Historic house in Illinois, United States

The Graham–Ginestra House is a historic residence in Rockford, Illinois, United States.

==History==
Freeman Graham Sr. was a prominent businessman in Connecticut who served in the Connecticut General Assembly. He came to Rockford, Illinois to manage Emerson, Talcott & Company, a farm implements manufacturer in the Water Power District. He had been apprenticed in the cotton and woolen trades in the East. Graham built the first sour mash distillery in Illinois. He also co-owned the Rockford Cotton Mills. He had a home constructed in 1857 so that it would be about halfway between the two businesses (at 202 South Main and 1602–08 South Main, respectively). This made him one of the first settlers on the southwest side of Rockford. He was elected Fifth Ward Alderman in Rockford. Graham died in 1896, and his business interests were split among his three sons.

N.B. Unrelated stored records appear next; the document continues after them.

==> src/rtl/cpu_pkg.sv <==
// Shared CPU-core types and constants used by the PC sequencer and its watchdog.
package cpu_pkg;
   typedef enum logic [2:0] {
      ST_IDLE,
      ST_FETCH,
      ST_EXEC,
      ST_HALTED,
      ST_FAULT
   } pcseq_state_t;

   localparam logic [31:0] PC_RESET_DEFAULT = 32'h0000_3000;
   localparam logic [1:0]  INS_ALIGN_MASK   = 2'b11;

   function automatic logic is_misaligned(input logic [31:0] addr);
      return (addr[1:0] & INS_ALIGN_MASK) != 2'b00;
   endfunction
endpackage

==> src/rtl/pc_sequencer_fetch_watchdog.sv <==
// Counts consecutive un-acked fetch cycles; o_expired flags the cycle whose count reaches TIMEOUT.
// TIMEOUT of 0 disables it; the count clears whenever the fetch is acked or not in progress.
module fetch_watchdog #(
   parameter int TIMEOUT = 15
) (
   input  logic i_clk,
   input  logic i_reset,
   input  logic i_clr,
   input  logic i_en,
   output logic o_expired
);
   localparam int W = (TIMEOUT > 0) ? $clog2(TIMEOUT + 1) : 1;

   logic [W-1:0] r_cnt;

   always_ff @(posedge i_clk) begin
      if (i_reset || i_clr) begin
         r_cnt <= '0;
      end else if (i_en) begin
         r_cnt <= r_cnt + 1'b1;
      end
   end

   // Expiry is flagged one count early so the sequencer leaves FETCH on the edge the count hits TIMEOUT.
   generate
      if (TIMEOUT == 0) begin : g_off
         assign o_expired = 1'b0;
      end else begin : g_on
         assign o_expired = i_en && (r_cnt == W'(TIMEOUT - 1));
      end
   endgenerate
endmodule

==> src/rtl/pc_sequencer.sv <==
// Multi-cycle PC sequencer: fetch over req/ack, hold instruction until ex_done, commit next PC.
// ack -> ins_valid next cycle; ex_done -> next imem_req next cycle; all outputs registered.
module pc_sequencer
   import cpu_pkg::*;
#(
   parameter logic [31:0] RESET_PC = PC_RESET_DEFAULT,
   parameter int          TIMEOUT  = 15
) (
   input  logic        i_clk,
   input  logic        i_reset,
   output logic        o_imem_req,
   output logic [31:0] o_imem_addr,
   input  logic        i_imem_ack,
   input  logic [31:0] i_imem_rdata,
   output logic [31:0] o_ins,
   output logic [31:0] o_ins_addr,
   output logic        o_ins_valid,
   input  logic        i_ex_done,
   input  logic [31:0] i_next_ins_addr,
   input  logic        i_halt,
   output logic        o_fault,
   output logic [31:0] o_retire_cnt
);
   pcseq_state_t r_state;
   logic [31:0]  r_pc;
   logic [31:0]  r_ins;
   logic         r_req;
   logic         r_ins_valid;
   logic         r_fault;
   logic [31:0]  r_retire_cnt;

   logic w_wd_en;
   logic w_wd_clr;
   logic w_wd_expired;

   assign w_wd_en  = (r_state == ST_FETCH) && !i_imem_ack;
   assign w_wd_clr = (r_state != ST_FETCH) || i_imem_ack;

   fetch_watchdog #(
      .TIMEOUT (TIMEOUT)
   ) u_watchdog (
      .i_clk     (i_clk),
      .i_reset   (i_reset),
      .i_clr     (w_wd_clr),
      .i_en      (w_wd_en),
      .o_expired (w_wd_expired)
   );

   always_ff @(posedge i_clk) begin
      if (i_reset) begin
         r_state      <= ST_IDLE;
         r_pc         <= RESET_PC;
         r_ins        <= '0;
         r_req        <= 1'b0;
         r_ins_valid  <= 1'b0;
         r_fault      <= 1'b0;
         r_retire_cnt <= '0;
      end else begin
         case (r_state)
            ST_IDLE: begin
               if (i_halt) begin
                  r_state <= ST_HALTED;
               end else if (is_misaligned(r_pc)) begin
                  r_state <= ST_FAULT;
                  r_fault <= 1'b1;
               end else begin
                  r_state <= ST_FETCH;
                  r_req   <= 1'b1;
               end
            end
            ST_FETCH: begin
               if (i_imem_ack) begin
                  r_ins       <= i_imem_rdata;
                  r_req       <= 1'b0;
                  r_ins_valid <= 1'b1;
                  r_state     <= ST_EXEC;
               end else if (w_wd_expired) begin
                  r_req   <= 1'b0;
                  r_fault <= 1'b1;
                  r_state <= ST_FAULT;
               end
            end
            ST_EXEC: begin
               if (i_ex_done) begin
                  // PC is committed even when misaligned so the bad target stays visible.
                  r_pc         <= i_next_ins_addr;
                  r_retire_cnt <= r_retire_cnt + 32'd1;
                  r_ins_valid  <= 1'b0;
                  if (is_misaligned(i_next_ins_addr)) begin
                     r_state <= ST_FAULT;
                     r_fault <= 1'b1;
                  end else if (i_halt) begin
                     r_state <= ST_HALTED;
                  end else begin
                     r_state <= ST_FETCH;
                     r_req   <= 1'b1;
                  end
               end
            end
            ST_HALTED: begin
               if (!i_halt) begin
                  if (is_misaligned(r_pc)) begin
                     r_state <= ST_FAULT;
                     r_fault <= 1'b1;
                  end else begin
                     r_state <= ST_FETCH;
                     r_req   <= 1'b1;
                  end
               end
            end
            ST_FAULT: begin
               r_fault <= 1'b1;
            end
            default: begin
               r_state <= ST_FAULT;
               r_fault <= 1'b1;
            end
         endcase
      end
   end

   assign o_imem_req   = r_req;
   assign o_imem_addr  = r_pc;
   assign o_ins        = r_ins;
   assign o_ins_addr   = r_pc;
   assign o_ins_valid  = r_ins_valid;
   assign o_fault      = r_fault;
   assign o_retire_cnt = r_retire_cnt;
endmodule
==> config.mk <==
export PLATFORM = sky130hd
export DESIGN_NAME = pc_sequencer
export DESIGN_NICKNAME = d
export VERILOG_FILES = /design/src/rtl/cpu_pkg.sv /design/src/rtl/pc_sequencer_fetch_watchdog.sv /design/src/rtl/pc_sequencer.sv
export SDC_FILE = /design/constraint.sdc
export NUM_CORES = 1
export LEC_CHECK = 0
export CORE_ASPECT_RATIO = 1.1
export CORE_MARGIN = 10
export CORE_UTILIZATION = 38
export DETAILED_ROUTE_END_ITERATION = 8
export PLACE_DENSITY = 0.76
export SYNTH_ARGS = -nofsm -noshare
export SYNTH_HDL_FRONTEND = slang
export SYNTH_HIERARCHICAL = 1
export SYNTH_SLANG_ARGS = --single-unit
==> constraint.sdc <==
create_clock -name i_clk -period 2.2 [get_ports i_clk]
set_input_delay 0.22 -clock i_clk [delete_from_list [all_inputs] [get_ports i_clk]]
set_output_delay 0.22 -clock i_clk [all_outputs]
set_load 0.01 [all_outputs]
==> flow_metrics.env <==
export IMPL_endpoint_kind="flip-flop"
export IMPL_dp_hpwl_um=10800
export IMPL_tritoncts_num_buffers=9
export IMPL_dieArea_um2=16900
export IMPL_post_synth_main_area_contributors="dfxtp_1, nand2_1, a21oi_1"
export IMPL_fp_dieW_um=125
export IMPL_rr_worst_depth=5
export IMPL_die_span_y_um=136
export IMPL_synthMostInstantiatedCell="nand2_1"
export IMPL_cts_root_to_sink_buffers=2
export IMPL_hp_class="input pin to flip-flop"
export IMPL_finalNetCount=813
export IMPL_wl_per_cell_um=15.7
export IMPL_grt_pass1_wl_um=22900
export IMPL_clock_sinks=106
export IMPL_rows=42
export IMPL_rsz0062_at_grt="no"
export IMPL_worst_r2r_startpoint="o_retire_cnt[16]"
export IMPL_cts_hold_buf=0
export IMPL_setup_slack_ps=157
export IMPL_yosysWarningCount=6
export IMPL_grt_overflow_total=0
export IMPL_grt_start_max_net_pins=51
export IMPL_power_density_nw_per_um2=765
export IMPL_synthDominantAreaCellType="dfxtp_1"
export IMPL_status="finished clean"
export IMPL_clock_tree_htree_level_count=3
export IMPL_critical_path_startpoint_category="flip-flop"
export IMPL_finalCritPeriodShare=0.929
export IMPL_drt_pass1_iter_count=5
export IMPL_syn_cell_area_um2=4610
export IMPL_crit_path_max_fanout=10
export IMPL_routed_wl_um=14100
export IMPL_clock_fmax_mhz=489
export IMPL_drcViolationCount=0
export IMPL_grt_pass1_vias=4595
export IMPL_yosysSeqAreaShare=0.460
export IMPL_drive_above_1_share=0.0858
export IMPL_irDropWorstVdd_uv=476
export IMPL_rr_endpoint="o_retire_cnt[31]"
export IMPL_ys_ff_latch=106
export IMPL_max_slew_worst_pin_slew_ps=525
export IMPL_cap_viol_max_count=0
export IMPL_setup_viol=0
export IMPL_syn_avg_cell_area_um2=8.13
export IMPL_antenna_diode_count=0
export IMPL_routed_vias_inst=5.02
export IMPL_leakage_uw=0.00235
export IMPL_dpl_worst_slack_ps=-209
export IMPL_synth_edf_count=0
export IMPL_first_iter_violations=258
export IMPL_initial_core_util=0.385
export IMPL_cts_tree="yes"
export IMPL_critical_path_class="flip-flop to flip-flop"
export IMPL_timing_hold_worst_path_depth=2
export IMPL_whs_endpoint="o_retire_cnt[9]"
export IMPL_worst_ep_arrival_time_ps=2310
export IMPL_worst_reg_to_reg_setup_slack_ps=160
export IMPL_synth_async_sr_flop_share=0
export IMPL_total_power_uw=5290
export IMPL_areaGrowthSynthToFinish_pct=50.2
export IMPL_hold_start="i_reset"
export IMPL_worst_slew_margin_rel=0.650
export IMPL_count_of_port_buffers_added_during_placement=199
export IMPL_min_period_ps=2040
export IMPL_drt_antenna_violating_nets=0
export IMPL_final_cells=900
export IMPL_postSynth_topFlopCell="dfxtp_1"
export IMPL_dpl_cell_count=884
export IMPL_postSynthNetCount=639
export IMPL_worstSkewPairLatency_ps=340
export IMPL_fp_coreArea_um2=12000
export IMPL_synthesis_instances=567
export IMPL_clockRootBuffer="clkbuf_16"
export IMPL_clkSlewWorstSetupHoldPaths_ps=70
export IMPL_gp_congestion=0.833
export IMPL_clock_skew_ps=7.47
export IMPL_synth_top_cells_by_count="nand2_1, dfxtp_1, a21oi_1"
export IMPL_antenna_found_initial=0
export IMPL_synth_top_cell_area_share=0.460
export IMPL_total_number_of_vias=4516
export IMPL_ioPinCount=200
export IMPL_cts_setup_buffers=0
export IMPL_final_max_slew_viol_count=0
export IMPL_timing_final_hold_violations=0
export IMPL_synth_cell_types=49
export IMPL_required_ps=2470
export IMPL_grtUsageTotal=0.161
worst max-delay path by stage:
stage                     startpoint                to  slack (ps)  depth (start not counted)
global placement           i_ex_done  o_retire_cnt[28]        -160                          5
CTS                  o_retire_cnt[1]  o_retire_cnt[28]          90                          5
global route        o_retire_cnt[10]  o_retire_cnt[28]          40                          5
floorplan                 r_state[2]  o_retire_cnt[28]          80                          7
finish              o_retire_cnt[16]  o_retire_cnt[31]         160                          5
detailed placement         i_ex_done  o_retire_cnt[28]        -210                          5
flip-flops by register name (all words and copies together) (netlist names):
signal and cells:
o_ins 32, o_imem_addr 32, u_watchdog/r_cnt 4, o_imem_req 1
o_ins_valid 1, o_retire_cnt 32, r_state 3, o_fault 1
per-stage QoR:
step | TNS [ps] | cell area [µm²] | util | hold WS, ps
6_report | 0 | 6920 | 0.578 | 342
5_1_grt | 0 | 6920 | 0.578 | 366
4_1_cts | 0 | 6910 | 0.577 | 333
3_5_place_dp | -1290 | 6650 | 0.555 | 448
3_3_place_gp | -905 | 6650 | 0.555 | 442
2_1_floorplan | 0 | 4610 | - | 293
cells in the final DEF, fill, tap and decap left out, types with 10 or more instances in the layout:
master           count
a21oi_1             84
buf_4               34
clkdlybuf4s50_1    198
dfxtp_1            106
inv_1               10
nand2_1            145
nand3_1             10
nor2_1              19
o31ai_1             14
or4_1               14
worst max-delay path, cell delays in order, from the launching register on:
cell     delay, ps
dfxtp_1        410
nand4_1        170
buf_4          180
or4_4          580
or4_1          490
a21oi_1        150
where the power goes:
group	internal (µW)	total (µW)	switching, µW	leakage, µW
clock network	772	1460	688	0.000131
logic	822	1600	776	0.00136
registers	2110	2240	125	0.000858
total	3700	5290	1590	0.00235
layout make-up:
cell class,instances,area (µm²)
Clock buffer,12,236
Clock inverter,4,27.5
Fill cell,1091,5060
Inverter,10,37.5
Multi-Input combinational cell,382,2070
Sequential cell,106,2120
Tap cell,154,193
Timing Repair Buffer,232,2240
metal layers:
layer  wire length, µm  GRT usage  part of all wire
met1              5690      0.172              0.40
met3              1470     0.0736              0.10
met2              6790      0.282              0.48
met5                 0          0                 0
met4               161     0.0480             0.011
logic make-up after synthesis:
family,Yosys count,synth area share
compound gates,116,0.143
fa+ha+maj,3,0.00814
xor+xnor,12,0.0228
buf+inv,79,0.0958
simple gates,245,0.256
flops,106,0.460
mux,6,0.0144
timing repair:
item                                    CTS  global route
gates resized for setup                   0             2
hold endpoints to repair                  0             0
endpoints found under the setup margin    0             2
(Power assumes the default switching activity.)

The house was instead bequeathed to his daughter, Julia, and her husband Henry S. Warner. Warner was the secretary-treasurer of the Graham Match Company. They lived in the house until 1927, when they sold it to Sicilian immigrant Leo Ginestra. Ginestra, a mechanic who owned a mobile home park, was part of the Italian community that formed in the city in the 1920s. The former Ginestra house was located in the middle of the community's commercial thoroughfare. Ginestra lived here until his death in 1978. For its role showcasing the cultural history of Rockford, the house was recognized by the National Park Service with a listing on the National Register of Historic Places on June 11, 1979.

==Architecture==
The two-story rectangular house was built with Galena dolomite limestone. The house shows influence from the Italianate and Greek Revival styles.